For those who are unfamiliar with our use of "degrees": We say that your nuclear relatives (parents, siblings, spouses, and children) are one degree from you. Your grandparents, aunts and uncles, nieces and nephews, in-laws, and grandchildren are two degrees from you, i.e. they are connected to you through two relationship steps. For example, from you to your parent is the first degree, and then from your parent to your grandparent is the second degree.
See My Connections for your relatives at each degree. That tool will only show up to 1,000 connections. My Connections is about who you're connected to, whereas the new count is a quick reference for how many people you're connected to, or to put it another way, how tightly you're intertwined in our global family tree.
The connection number we usually think about is the big one: the number of people on our tree who are all connected to each other. As of today, it's 26,243,796. This number is the same for all of us who are part of the 26 million. Your CC7 is unique to you.

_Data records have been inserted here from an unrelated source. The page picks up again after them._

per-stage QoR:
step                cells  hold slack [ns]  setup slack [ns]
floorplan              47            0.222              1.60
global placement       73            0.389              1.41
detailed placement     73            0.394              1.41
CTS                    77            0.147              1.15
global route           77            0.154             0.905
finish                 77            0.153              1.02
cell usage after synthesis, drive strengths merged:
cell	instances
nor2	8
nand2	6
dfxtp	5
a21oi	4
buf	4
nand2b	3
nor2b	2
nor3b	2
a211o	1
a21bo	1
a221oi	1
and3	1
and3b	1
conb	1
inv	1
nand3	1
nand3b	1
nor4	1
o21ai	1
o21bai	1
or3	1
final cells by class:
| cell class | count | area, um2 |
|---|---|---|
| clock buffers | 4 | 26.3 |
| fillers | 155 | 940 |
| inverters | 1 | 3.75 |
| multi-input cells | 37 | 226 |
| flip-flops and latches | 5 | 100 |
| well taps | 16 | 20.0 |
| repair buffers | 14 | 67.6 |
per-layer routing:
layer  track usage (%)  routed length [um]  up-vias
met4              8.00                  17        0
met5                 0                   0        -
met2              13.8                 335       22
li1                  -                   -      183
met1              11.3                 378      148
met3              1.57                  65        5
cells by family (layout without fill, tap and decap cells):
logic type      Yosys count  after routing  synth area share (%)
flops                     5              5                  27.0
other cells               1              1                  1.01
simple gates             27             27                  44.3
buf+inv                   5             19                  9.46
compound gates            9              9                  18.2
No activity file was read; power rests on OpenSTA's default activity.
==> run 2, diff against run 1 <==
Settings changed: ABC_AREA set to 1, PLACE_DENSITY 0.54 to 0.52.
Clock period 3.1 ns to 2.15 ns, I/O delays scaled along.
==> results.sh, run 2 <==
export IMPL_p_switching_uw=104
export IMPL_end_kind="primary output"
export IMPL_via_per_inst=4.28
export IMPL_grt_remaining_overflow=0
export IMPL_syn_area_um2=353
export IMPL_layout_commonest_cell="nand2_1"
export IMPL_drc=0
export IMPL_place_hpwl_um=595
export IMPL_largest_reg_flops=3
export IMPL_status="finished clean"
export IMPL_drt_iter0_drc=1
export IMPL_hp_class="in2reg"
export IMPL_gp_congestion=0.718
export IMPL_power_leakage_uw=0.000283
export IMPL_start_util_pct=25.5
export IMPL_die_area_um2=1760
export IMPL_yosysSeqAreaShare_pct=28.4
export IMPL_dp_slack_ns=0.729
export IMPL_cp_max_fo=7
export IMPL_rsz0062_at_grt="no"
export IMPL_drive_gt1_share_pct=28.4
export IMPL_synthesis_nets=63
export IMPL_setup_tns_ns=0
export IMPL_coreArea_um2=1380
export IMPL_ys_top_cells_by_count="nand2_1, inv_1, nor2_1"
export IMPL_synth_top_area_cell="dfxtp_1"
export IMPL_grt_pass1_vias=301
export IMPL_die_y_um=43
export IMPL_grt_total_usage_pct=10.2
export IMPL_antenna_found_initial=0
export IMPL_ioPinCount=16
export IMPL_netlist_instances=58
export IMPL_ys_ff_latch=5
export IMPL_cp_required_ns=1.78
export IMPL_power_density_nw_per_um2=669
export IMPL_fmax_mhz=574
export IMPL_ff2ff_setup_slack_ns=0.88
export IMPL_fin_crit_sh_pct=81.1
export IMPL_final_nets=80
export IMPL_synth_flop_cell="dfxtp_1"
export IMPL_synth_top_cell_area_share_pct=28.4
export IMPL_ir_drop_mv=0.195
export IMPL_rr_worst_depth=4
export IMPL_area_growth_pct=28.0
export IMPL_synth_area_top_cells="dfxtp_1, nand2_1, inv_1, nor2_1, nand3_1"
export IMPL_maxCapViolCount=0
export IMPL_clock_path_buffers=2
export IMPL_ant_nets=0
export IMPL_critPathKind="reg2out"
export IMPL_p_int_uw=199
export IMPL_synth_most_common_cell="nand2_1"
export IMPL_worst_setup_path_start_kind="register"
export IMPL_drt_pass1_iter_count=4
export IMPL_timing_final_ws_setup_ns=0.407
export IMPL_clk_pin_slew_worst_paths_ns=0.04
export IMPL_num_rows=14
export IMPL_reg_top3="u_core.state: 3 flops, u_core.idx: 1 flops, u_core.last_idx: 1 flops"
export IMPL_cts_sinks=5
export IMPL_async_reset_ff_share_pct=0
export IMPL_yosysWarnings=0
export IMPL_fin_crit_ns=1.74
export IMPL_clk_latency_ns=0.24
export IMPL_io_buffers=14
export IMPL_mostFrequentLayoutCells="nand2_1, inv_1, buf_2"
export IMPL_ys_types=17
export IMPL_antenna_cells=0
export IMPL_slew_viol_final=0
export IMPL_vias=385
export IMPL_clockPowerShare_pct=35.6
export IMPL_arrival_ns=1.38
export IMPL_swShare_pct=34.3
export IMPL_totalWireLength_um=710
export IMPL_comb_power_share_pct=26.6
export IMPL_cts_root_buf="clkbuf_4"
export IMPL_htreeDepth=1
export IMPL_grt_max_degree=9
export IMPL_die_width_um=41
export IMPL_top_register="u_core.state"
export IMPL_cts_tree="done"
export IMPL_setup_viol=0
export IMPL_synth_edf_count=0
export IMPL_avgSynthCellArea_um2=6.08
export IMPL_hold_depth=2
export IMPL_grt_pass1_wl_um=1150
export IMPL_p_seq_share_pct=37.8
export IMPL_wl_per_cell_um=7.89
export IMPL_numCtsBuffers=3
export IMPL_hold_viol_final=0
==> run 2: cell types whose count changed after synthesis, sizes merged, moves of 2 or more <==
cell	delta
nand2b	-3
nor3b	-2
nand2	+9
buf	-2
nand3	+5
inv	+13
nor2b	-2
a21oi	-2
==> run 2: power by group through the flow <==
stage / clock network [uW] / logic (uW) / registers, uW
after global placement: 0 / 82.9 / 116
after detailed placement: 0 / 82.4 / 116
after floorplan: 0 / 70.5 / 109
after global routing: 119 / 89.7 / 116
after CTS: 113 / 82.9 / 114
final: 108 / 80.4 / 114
### src/rtl/imm_decode_pkg.sv
`default_nettype none
// ============================================================================
// Module      : imm_decode_pkg
// Description : Shared types for the decode-stage immediate pipeline:
//               immediate format codes, skid-buffer states and the widest
//               buffer-entry layout. Holds nothing that depends on XLEN;
//               modules build their exact-width entry types locally.
// Revision    : 1.0 - initial release
// ============================================================================
package imm_decode_pkg;

    // Immediate format codes carried on in_imm_src / out_imm_src.
    typedef enum logic [2:0] {
        IMM_I    = 3'b000,
        IMM_LOAD = 3'b001,
        IMM_S    = 3'b010,
        IMM_B    = 3'b011,
        IMM_U    = 3'b100,
        IMM_J    = 3'b101,
        IMM_CSR  = 3'b110,
        IMM_ILL  = 3'b111
    } imm_src_e;

    // Occupancy of the two-entry output/skid buffer.
    typedef enum logic [1:0] {
        BUF_EMPTY = 2'd0,
        BUF_ONE   = 2'd1,
        BUF_TWO   = 2'd2
    } buf_state_e;

    // Widest supported entry shape (XLEN up to 64, tag up to 8 bits).
    // The stage itself uses a local typedef sized to its own parameters.
    localparam int unsigned IMM_MAX_XLEN  = 64;
    localparam int unsigned IMM_MAX_TAG_W = 8;

    typedef struct packed {
        logic [IMM_MAX_XLEN-1:0]  imm;
        imm_src_e                 src;
        logic [IMM_MAX_TAG_W-1:0] tag;
        logic                     illegal;
    } imm_entry_t;

endpackage : imm_decode_pkg
`default_nettype wire

### src/rtl/imm_extend.sv
`default_nettype none
// ============================================================================
// Module      : imm_extend
// Description : Combinational RV immediate extractor. Maps an instruction
//               word and a format code to a sign/zero-extended XLEN-bit
//               immediate plus an "unsupported format" flag.
// Ports       : instr   (in,  32)   instruction word
//               imm_src (in,  3)    format code (imm_src_e encoding)
//               imm     (out, XLEN) extended immediate, 0 when illegal
//               illegal (out, 1)    format code not supported in this build
// Config      : IMM_DECODE_CSR_EN - when defined, code 110 yields the
//               zero-extended CSR uimm (instr[19:15]); otherwise 110 is
//               handled like 111 (illegal).
// Revision    : 1.0 - initial release
// ============================================================================
module imm_extend
    import imm_decode_pkg::*;
#(
    parameter int XLEN = 32
) (
    input  logic [31:0]     instr,
    input  logic [2:0]      imm_src,
    output logic [XLEN-1:0] imm,
    output logic            illegal
);

    logic [31:0] w_imm32;

    // Opcode bits never contribute to any immediate.
    logic w_unused_opcode;
    assign w_unused_opcode = ^instr[6:0];

    always_comb begin
        w_imm32 = '0;
        illegal = 1'b0;
        imm     = '0;
        case (imm_src_e'(imm_src))
            IMM_I, IMM_LOAD: w_imm32 = {{20{instr[31]}}, instr[31:20]};
            IMM_S:           w_imm32 = {{20{instr[31]}}, instr[31:25], instr[11:7]};
            IMM_B:           w_imm32 = {{19{instr[31]}}, instr[31], instr[7],
                                        instr[30:25], instr[11:8], 1'b0};
            IMM_U:           w_imm32 = {instr[31:12], 12'b0};
            IMM_J:           w_imm32 = {{11{instr[31]}}, instr[31], instr[19:12],
                                        instr[20], instr[30:21], 1'b0};
`ifdef IMM_DECODE_CSR_EN
            IMM_CSR:         w_imm32 = {27'b0, instr[19:15]};
`endif
            default:         illegal = 1'b1;
        endcase
        // Every format is already extended to 32 bits; bit 31 then fills the
        // upper half for RV64 (zero for the CSR uimm, which has bit 31 clear).
        imm       = {XLEN{w_imm32[31]}};
        imm[31:0] = w_imm32;
    end

endmodule : imm_extend
`default_nettype wire

### src/rtl/imm_decode_stage.sv
`default_nettype none
// ============================================================================
// Module      : imm_decode_stage
// Description : Pipelined immediate decoder for the RV decode stage. The
//               immediate is computed combinationally on the input side and
//               stored in a two-entry (output + skid) buffer so in_ready comes
//               straight from a flop. Synchronous flush empties the buffer.
// Ports       : clk, rst (async, active-high)
//               flush                      synchronous discard of all entries
//               in_valid / in_ready        upstream handshake (in_ready is a flop)
//               in_instr, in_imm_src, in_tag
//               out_valid / out_ready      downstream handshake
//               out_imm, out_imm_src, out_tag, out_illegal
// Config      : IMM_DECODE_CSR_EN - enables code 110 (CSR zero-extended uimm);
//               without it code 110 reports illegal like 111.
// Revision    : 1.0 - initial release
// ============================================================================
module imm_decode_stage
    import imm_decode_pkg::*;
#(
    parameter int XLEN  = 32,
    parameter int TAG_W = 5
) (
    input  logic             clk,
    input  logic             rst,
    input  logic             flush,
    input  logic             in_valid,
    output logic             in_ready,
    input  logic [31:0]      in_instr,
    input  logic [2:0]       in_imm_src,
    input  logic [TAG_W-1:0] in_tag,
    output logic             out_valid,
    input  logic             out_ready,
    output logic [XLEN-1:0]  out_imm,
    output logic [2:0]       out_imm_src,
    output logic [TAG_W-1:0] out_tag,
    output logic             out_illegal
);

    typedef struct packed {
        logic [XLEN-1:0]  imm;
        logic [2:0]       src;
        logic [TAG_W-1:0] tag;
        logic             illegal;
    } entry_t;

    buf_state_e state_q, state_d;
    entry_t     out_q,   out_d;
    entry_t     skid_q,  skid_d;
    logic       in_ready_q, in_ready_d;

    logic [XLEN-1:0] w_new_imm;
    logic            w_new_illegal;
    entry_t          w_new_entry;
    logic            w_in_fire;
    logic            w_out_fire;

    imm_extend #(
        .XLEN (XLEN)
    ) u_imm_extend (
        .instr   (in_instr),
        .imm_src (in_imm_src),
        .imm     (w_new_imm),
        .illegal (w_new_illegal)
    );

    assign w_new_entry = '{imm: w_new_imm, src: in_imm_src, tag: in_tag,
                           illegal: w_new_illegal};

    assign out_valid   = (state_q != BUF_EMPTY);
    assign in_ready    = in_ready_q;
    assign w_in_fire   = in_valid & in_ready_q;
    assign w_out_fire  = out_valid & out_ready;

    assign out_imm     = out_q.imm;
    assign out_imm_src = out_q.src;
    assign out_tag     = out_q.tag;
    assign out_illegal = out_q.illegal;

    always_comb begin
        state_d = state_q;
        out_d   = out_q;
        skid_d  = skid_q;
        case (state_q)
            BUF_EMPTY: begin
                if (w_in_fire) begin
                    out_d   = w_new_entry;
                    state_d = BUF_ONE;
                end
            end
            BUF_ONE: begin
                if (w_in_fire && w_out_fire) begin
                    out_d   = w_new_entry;
                end else if (w_in_fire) begin
                    // Downstream stalled: park the newcomer behind the head.
                    skid_d  = w_new_entry;
                    state_d = BUF_TWO;
                end else if (w_out_fire) begin
                    state_d = BUF_EMPTY;
                end
            end
            BUF_TWO: begin
                if (w_out_fire) begin
                    out_d   = skid_q;
                    state_d = BUF_ONE;
                end
            end
            default: state_d = BUF_EMPTY;
        endcase
        // Flush overrides everything, including a same-cycle acceptance.
        if (flush) begin
            state_d = BUF_EMPTY;
        end
        // Registered ready reflects the occupancy we are about to enter.
        in_ready_d = (state_d != BUF_TWO);
    end

    always_ff @(posedge clk or posedge rst) begin
        if (rst) begin
            state_q    <= BUF_EMPTY;
            in_ready_q <= 1'b1;
            out_q      <= '0;
            skid_q     <= '0;
        end else begin
            state_q    <= state_d;
            in_ready_q <= in_ready_d;
            out_q      <= out_d;
            skid_q     <= skid_d;
        end
    end

endmodule : imm_decode_stage
`default_nettype wire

In our discussion last month we settled on seven degrees for this because at this distance your personal contributions make a big difference to the count. Anyone can increase their CC7 at almost any time, no matter the size of their close family or how well their ancestry is developed. Yet seven degrees isn't so far from you that your contributions could get lost in the contributions of other members and it would be hard to have an impact. A high CC7 number will mean that you or someone close to you has done a lot of work.
For now, your CC7 will only appear in your weekly email newsletter, but we expect to add it to member account profiles — at the top alongside contribution counts, badges, and thank-yous — and in other places. And we hope to be able to highlight the inverse relationship between an increasing CC7 and decreasing connection distances to our weekly Featured Connections.
The idea behind all of this, of course, is to encourage everyone to increase their connections. It might be the basis for new community collaborations and friendly competitions. We all benefit, personally and as a community sharing one tree, by increasing connections.
What are your thoughts, suggestions or questions?
Please post an answer instead of a comment. Comments at the top will be hidden after they are read once. Thanks!